* _The problem_
Look through the lines below and extract any with the word "responses".

* _Records provided_
--- config.mk ---
export PLATFORM = sky130hd
export DESIGN_NAME = fetch_prefetch_unit
export DESIGN_NICKNAME = d
export VERILOG_FILES = /design/src/rtl/fetch_prefetch_unit.sv
export SDC_FILE = /design/constraint.sdc
export NUM_CORES = 1
export LEC_CHECK = 0
export ABC_CLOCK_PERIOD_IN_PS = 5100
export CORE_MARGIN = 4
export CORE_UTILIZATION = 45
export DETAILED_ROUTE_END_ITERATION = 7
export MAX_ROUTING_LAYER = met4
export PLACE_DENSITY = 0.67
export SYNTH_ARGS = -nofsm -noshare
export SYNTH_HDL_FRONTEND = slang
export SYNTH_SLANG_ARGS = --single-unit
--- constraint.sdc ---
create_clock -name clock -period 5.1 [get_ports clock]
set_clock_uncertainty 0.2 [all_clocks]
set_input_delay 1.02 -clock clock [delete_from_list [all_inputs] [get_ports clock]]
set_output_delay 1.02 -clock clock [all_outputs]
set_load 0.01 [all_outputs]
--- src/rtl/fetch_prefetch_unit.sv ---
// Fetch stage: issues sequential word fetches to a variable-latency instruction memory,
// buffers PC-tagged responses in an in-order queue and flushes on execute redirects.
module fetch_prefetch_unit #(
  parameter logic [31:0] RESET_PC        = 32'h0000_0000,
  parameter int          QUEUE_DEPTH     = 4,
  parameter int          MAX_OUTSTANDING = 4
) (
  input  logic        clock,
  input  logic        reset,
  input  logic        redirect_valid,
  input  logic [31:0] redirect_pc,
  output logic        imem_req_valid,
  input  logic        imem_req_ready,
  output logic [31:0] imem_req_addr,
  input  logic        imem_rsp_valid,
  input  logic [31:0] imem_rsp_data,
  output logic        f_valid,
  input  logic        f_ready,
  output logic [31:0] f_pc,
  output logic [31:0] f_instruction,
  output logic        misaligned_redirect
);

  localparam int PTR_W = (QUEUE_DEPTH > 1) ? $clog2(QUEUE_DEPTH) : 1;
  localparam int CNT_W = $clog2(QUEUE_DEPTH + 1);
  localparam int OUT_W = $clog2(MAX_OUTSTANDING + 1);

  logic [31:0]      fetch_pc;
  logic [31:0]      rsp_pc;
  logic [PTR_W-1:0] rd_ptr;
  logic [PTR_W-1:0] wr_ptr;
  logic [CNT_W-1:0] count;
  logic [OUT_W-1:0] outstanding;
  logic [OUT_W-1:0] drop_cnt;
  logic             misaligned_q;

  logic [31:0] q_pc    [QUEUE_DEPTH];
  logic [31:0] q_instr [QUEUE_DEPTH];

  logic [31:0] committed_slots;
  logic        req_fire;
  logic        rsp_fire;
  logic        rsp_drop;
  logic        push;
  logic        pop;

  // Handshakes: a transfer happens on a clock edge where valid && ready are both high;
  // a request holds valid and address stable until accepted (unless redirect/reset intervenes).
  // Queue slots already claimed: stored entries plus responses that will be kept.
  always_comb begin
    committed_slots = 32'(count) + 32'(outstanding) - 32'(drop_cnt);
  end

  assign imem_req_valid = !reset && !redirect_valid
                        && (32'(outstanding) < 32'(MAX_OUTSTANDING))
                        && (committed_slots < 32'(QUEUE_DEPTH));
  assign imem_req_addr  = fetch_pc;

  assign req_fire = imem_req_valid && imem_req_ready;
  assign rsp_fire = imem_rsp_valid && (outstanding != '0);
  assign rsp_drop = (drop_cnt != '0);
  assign push     = !reset && !redirect_valid && rsp_fire && !rsp_drop;

  assign f_valid             = (count != '0) && !redirect_valid;
  assign f_pc                = q_pc[rd_ptr];
  assign f_instruction       = q_instr[rd_ptr];
  assign pop                 = f_valid && f_ready;
  assign misaligned_redirect = misaligned_q;

  always_ff @(posedge clock) begin
    if (reset) begin
      fetch_pc     <= RESET_PC;
      rsp_pc       <= RESET_PC;
      rd_ptr       <= '0;
      wr_ptr       <= '0;
      count        <= '0;
      outstanding  <= '0;
      drop_cnt     <= '0;
      misaligned_q <= 1'b0;
    end else if (redirect_valid) begin
      // Every request still in flight (minus one answered now) returns stale data.
      fetch_pc    <= {redirect_pc[31:2], 2'b00};
      rsp_pc      <= {redirect_pc[31:2], 2'b00};
      rd_ptr      <= '0;
      wr_ptr      <= '0;
      count       <= '0;
      outstanding <= outstanding - OUT_W'(rsp_fire);
      drop_cnt    <= outstanding - OUT_W'(rsp_fire);
      if (redirect_pc[1:0] != 2'b00) misaligned_q <= 1'b1;
    end else begin
      if (req_fire) fetch_pc <= fetch_pc + 32'd4;
      outstanding <= outstanding + OUT_W'(req_fire) - OUT_W'(rsp_fire);
      if (rsp_fire && rsp_drop) drop_cnt <= drop_cnt - OUT_W'(1);
      if (push) begin
        wr_ptr <= wr_ptr + PTR_W'(1);
        rsp_pc <= rsp_pc + 32'd4;
      end
      if (pop) rd_ptr <= rd_ptr + PTR_W'(1);
      count <= count + CNT_W'(push) - CNT_W'(pop);
    end
  end

  always_ff @(posedge clock) begin
    if (push) begin
      q_pc[wr_ptr]    <= rsp_pc;
      q_instr[wr_ptr] <= imem_rsp_data;
    end
  end

endmodule

Yosys cells after proc, flatten, opt, wreduce, memory -nomap -nowiden
Memory sizes are Yosys's and may differ from the RTL's. A register that Yosys moved wholly into a read port is not among the register bits. Index checks and enable logic that the tools add are counted.

Multiplexer cells: 13. Add/sub/neg operators: 12. Magnitude comparators: 2. Reductions and logical operators: 22.

Operators with widths (number): 32-bit two-way mux (4); 32-bit by 3-bit adder with 32-bit output (second input constant) (2); 32-bit by 3-bit < comparator with 1-bit output (second input constant) (1); 1-bit logical AND (10); 3-bit two-way mux (3); 3-bit nonzero test (3); 3-bit by 1-bit subtractor with 3-bit output (3); 2-bit two-way mux (4); 2-bit nonzero test (4); 3-bit by 1-bit adder with 3-bit output (2); 4-bit by 3-bit subtractor with 5-bit output (1); 2-bit by 1-bit adder with 2-bit output (second input constant) (2); 3-bit by 3-bit adder with 4-bit output (1); 1-bit zero test (3); 3-bit < comparator (second input constant) (1); 3-bit by 1-bit subtractor with 3-bit output (second input constant) (1); 1-bit two-way mux (2); 2-bit AND reduction (1); 2-bit OR reduction (1).

Flip-flop bits (word level): 78. Input bits: 70. Memory bits (writable): 256. Logic and storage cells: 61. Memories: 2.

Memory list: q_instr (depth 4, width 32, read ports 1, clocked after Yosys merged registers in 1, write ports 1, RTL line 38) `logic [31:0] q_instr [QUEUE_DEPTH];`; q_pc (depth 4, width 32, read ports 1, clocked after Yosys merged registers in 1, write ports 1, RTL line 37) `logic [31:0] q_pc [QUEUE_DEPTH];`.

Depth between registers and ports, before layout
Depth after elaboration: 8. Depth in mapped cells: 18. Depth with buffers taken out: 16.

Worst setup path after synthesis
OpenSTA, ideal clock, no wires.

Path kind: input -> register. Start: input imem_rsp_valid. End: memory q_instr[0][0], enable pin. Data arrival time: 3.391 ns. Stages: 5. Required time: 4.473 ns. Path slack: 1.082 ns. Buffers on the path: 2. Setup time: 0.427 ns. Path through: and3b_1 and2_1 clkbuf_1 clkbuf_1 and3_1.

Word-level cells in the longest chain between the ends: 5.

RTL lines: from (decl) (RTL line 15) `input logic imem_rsp_valid,`; 1-bit logical AND (RTL line 60) `assign rsp_fire = imem_rsp_valid && (outstanding != '0);`; 1-bit logical AND (2 in a row) (RTL line 62) `assign push = !reset && !redirect_valid && rsp_fire && !rsp_drop;`; 1-bit two-way mux (RTL line 104) `if (push) begin`; 1-bit two-way mux (not written as such) (RTL line 106) `q_instr[wr_ptr] <= imem_rsp_data;`; to (decl) (RTL line 38).

Every way passes these cells.

Final worst setup path
Start: register count[1]. End: output imem_req_valid.

Word-level cells in the longest chain between the ends: 4.

RTL lines: from (decl) (RTL line 32) `logic [CNT_W-1:0] count;`; from (signal assigned) (RTL line 99) `count <= count + CNT_W'(push) - CNT_W'(pop);`; 3-bit by 3-bit adder with 4-bit output (RTL line 51) `committed_slots = 32'(count) + 32'(outstanding) - 32'(drop_cnt);`; 4-bit by 3-bit subtractor with 5-bit output (RTL line 51); 32-bit by 3-bit < comparator with 1-bit output (RTL line 56) `&& (committed_slots < 32'(QUEUE_DEPTH));`; 1-bit logical AND (RTL line 56); to (decl) (RTL line 12) `output logic imem_req_valid,`.

Every way passes these cells.

==> impl_metrics.prom <==
# TYPE chip_impl_metric gauge
chip_impl_metric{name="p_leak",unit="nW"} 5.38
chip_impl_metric{name="finalPower",unit="mW"} 6.15
chip_impl_info{name="tritoncts",value="done"} 1
chip_impl_metric{name="worst_skew_pair.late_latency",unit="ps"} 510
chip_impl_metric{name="grt_antenna_before_repair",unit=""} 0
chip_impl_metric{name="regArea",unit="mm²"} 0.00897
chip_impl_info{name="most_instantiated_flip_flop_cell_in_the_synthesis_netlist",value="edfxtp_1"} 1
chip_impl_info{name="layout.cells.most_common",value="edfxtp_1"} 1
chip_impl_info{name="critical_path.top_delay_family",value="adder cells"} 1
chip_impl_metric{name="critical_path_required",unit="ps"} 3880
chip_impl_metric{name="post_cts_buffers",unit=""} 0
chip_impl_metric{name="detail_route.vias_per_cell",unit=""} 5.47
chip_impl_metric{name="die-area",unit="mm²"} 0.0325
chip_impl_info{name="critical_path.startpoint_type",value="register"} 1
chip_impl_info{name="run_status",value="completed"} 1
chip_impl_metric{name="num-fill-cells",unit=""} 2314
chip_impl_metric{name="synth-warning-count",unit=""} 0
chip_impl_metric{name="max_freq",unit="MHz"} 238
chip_impl_metric{name="mappedNetlistArea",unit="mm²"} 0.0134
chip_impl_metric{name="power_density",unit="mW/mm²"} 372
chip_impl_metric{name="syn_inst",unit=""} 876
chip_impl_metric{name="power.net_switching",unit="mW"} 1.44
chip_impl_metric{name="worst-path-buf-inv",unit=""} 3
chip_impl_metric{name="numPlacedInstances",unit=""} 1396
chip_impl_info{name="hp-class",value="register to register"} 1
chip_impl_metric{name="timing.final.setup_violations",unit=""} 0
chip_impl_metric{name="combPwrFrac",unit="%"} 12.2
chip_impl_metric{name="areaGrowthSynthToFinish",unit="%"} 23.6
chip_impl_metric{name="dpl-instance-area",unit="mm²"} 0.0155
chip_impl_metric{name="final_cell_area",unit="mm²"} 0.0165
chip_impl_metric{name="core",unit="mm²"} 0.0290
chip_impl_metric{name="diodes",unit=""} 0
chip_impl_metric{name="hold-worst-slack",unit="ps"} 247
chip_impl_info{name="path_common_cell",value="inv_1"} 1
chip_impl_metric{name="final_antenna_net_count",unit=""} 0
chip_impl_metric{name="power_report.internal_total",unit="mW"} 4.71
chip_impl_metric{name="net_count_reported_at_finish",unit=""} 1139
chip_impl_metric{name="final_core_utilization",unit="%"} 56.9
chip_impl_metric{name="critical-path-max-stage-delay",unit="ps"} 530
chip_impl_metric{name="globalRouteMet3Util",unit="%"} 3.01
chip_impl_metric{name="worstPathArrival",unit="ps"} 2980
chip_impl_metric{name="grt_start_max_net_pins",unit=""} 63
chip_impl_metric{name="final_instance_count_excl_fillers",unit=""} 1453
chip_impl_metric{name="finalCritPeriodShare",unit="%"} 82.4
chip_impl_metric{name="final-max-slew-violation-count",unit=""} 0
chip_impl_info{name="cp_slowest_cell",value="fa_1"} 1
chip_impl_metric{name="gp_congestion",unit=""} 0.864
chip_impl_info{name="cts_root_buf",value="clkbuf_16"} 1
chip_impl_metric{name="cts.htree.levels",unit=""} 2
chip_impl_metric{name="finalHoldViolations",unit=""} 0
chip_impl_metric{name="use_met2",unit="%"} 25.9
chip_impl_metric{name="drcViolationCount",unit=""} 0
chip_impl_info{name="critical_path_cell_list",value="inv_1 > fa_1 > inv_1 > ha_1 > and3b_1 > nor3_1 > o21a_1 > clkdlybuf4s50_1"} 1
chip_impl_metric{name="top_level_ports",unit=""} 169
chip_impl_metric{name="finalCriticalPeriod",unit="ps"} 4200
chip_impl_metric{name="detailedPlacementHpwl",unit="mm"} 18.8
chip_impl_metric{name="io_buffers",unit=""} 164
chip_impl_metric{name="tritoncts_num_sinks",unit=""} 324
chip_impl_metric{name="synth_async_sr_flop_share",unit="%"} 0
chip_impl_metric{name="globalRoute.totalOverflow",unit=""} 0
chip_impl_metric{name="post_synth_edffs",unit=""} 248
chip_impl_metric{name="globalRouteTotalUtil",unit="%"} 17.6
chip_impl_metric{name="timing.max_slew.rel_slack",unit="%"} 39.6
chip_impl_metric{name="totalWireLength",unit="mm"} 28.6
chip_impl_info{name="min_from",value="misaligned_redirect"} 1
chip_impl_metric{name="cts.clk_slew.worst_paths",unit="ps"} 60
chip_impl_metric{name="setup_total_negative_slack",unit="ps"} 0
chip_impl_metric{name="dieWidth",unit="µm"} 180
chip_impl_metric{name="worst_slew_pin_slew",unit="ps"} 898
chip_impl_info{name="netlist.top_cell.by_area",value="edfxtp_1"} 1
chip_impl_metric{name="syn_avg_cell_area",unit="µm²"} 15.3
chip_impl_metric{name="vdd.ir_drop.worst",unit="V"} 0.000193
chip_impl_info{name="crit-reg2reg-launch",value="count[1]"} 1
chip_impl_info{name="synthTopCellsByArea",value="edfxtp_1, dfxtp_1, mux4_2"} 1
chip_impl_info{name="worst_setup_path_startpoint",value="count[1]"} 1
chip_impl_metric{name="power.switching_fraction",unit="%"} 23.4
chip_impl_metric{name="ctsLongestPathBuffers",unit=""} 3
chip_impl_metric{name="grt_pass1_wl",unit="mm"} 44.7
chip_impl_metric{name="max-cap-violations",unit=""} 0
chip_impl_metric{name="synth_largest_type_area_fraction",unit="%"} 55.7
chip_impl_metric{name="fp-row-count",unit=""} 62
chip_impl_info{name="critical_path_class",value="register to output pin"} 1
chip_impl_metric{name="initial_core_utilization",unit="%"} 46.1
chip_impl_metric{name="via_count",unit=""} 7953
chip_impl_metric{name="dr.pass1.iters",unit=""} 5
chip_impl_metric{name="yosys_register_bits",unit=""} 324
chip_impl_metric{name="synth-seq-area-share",unit="%"} 67.1
chip_impl_metric{name="seqPwrFrac",unit="%"} 49.4
chip_impl_metric{name="layout-drive-gt1-share",unit="%"} 12.9
chip_impl_metric{name="dpl_worst_slack",unit="ps"} 542
chip_impl_metric{name="post-route-worst-setup-slack",unit="ps"} 896
chip_impl_metric{name="multi_input_area",unit="mm²"} 0.00409
chip_impl_metric{name="timing.critical_path.fanout_max",unit=""} 4
chip_impl_info{name="most_used_routing_layer_in_global_routing",value="met1"} 1
chip_impl_info{name="final_cell_mix",value="edfxtp_1, clkdlybuf4s50_1, dfxtp_1, nand2_1, mux4_2"} 1
chip_impl_metric{name="post_drt_wl_per_cell",unit="µm"} 19.7
chip_impl_metric{name="cts-hold-fix-buffers",unit=""} 0
chip_impl_metric{name="grt_pass1_vias",unit=""} 7869
chip_impl_metric{name="drt_iter0_drc",unit=""} 548
chip_impl_metric{name="clock_network_fraction_of_design_power",unit="%"} 38.4
chip_impl_info{name="rsz0062_at_grt",value="false"} 1
chip_impl_info{name="critPathCaptureType",value="output pin"} 1
chip_impl_metric{name="vertical_extent_of_the_die",unit="µm"} 180
chip_impl_metric{name="grtUsageMet1",unit="%"} 26.3
chip_impl_metric{name="cts.repair.resized",unit=""} 0
chip_impl_metric{name="numCtsBuffers",unit=""} 34
chip_impl_metric{name="ys_types",unit=""} 59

* _Answer space_
// buffers PC-tagged responses in an in-order queue and flushes on execute redirects.
  // Queue slots already claimed: stored entries plus responses that will be kept.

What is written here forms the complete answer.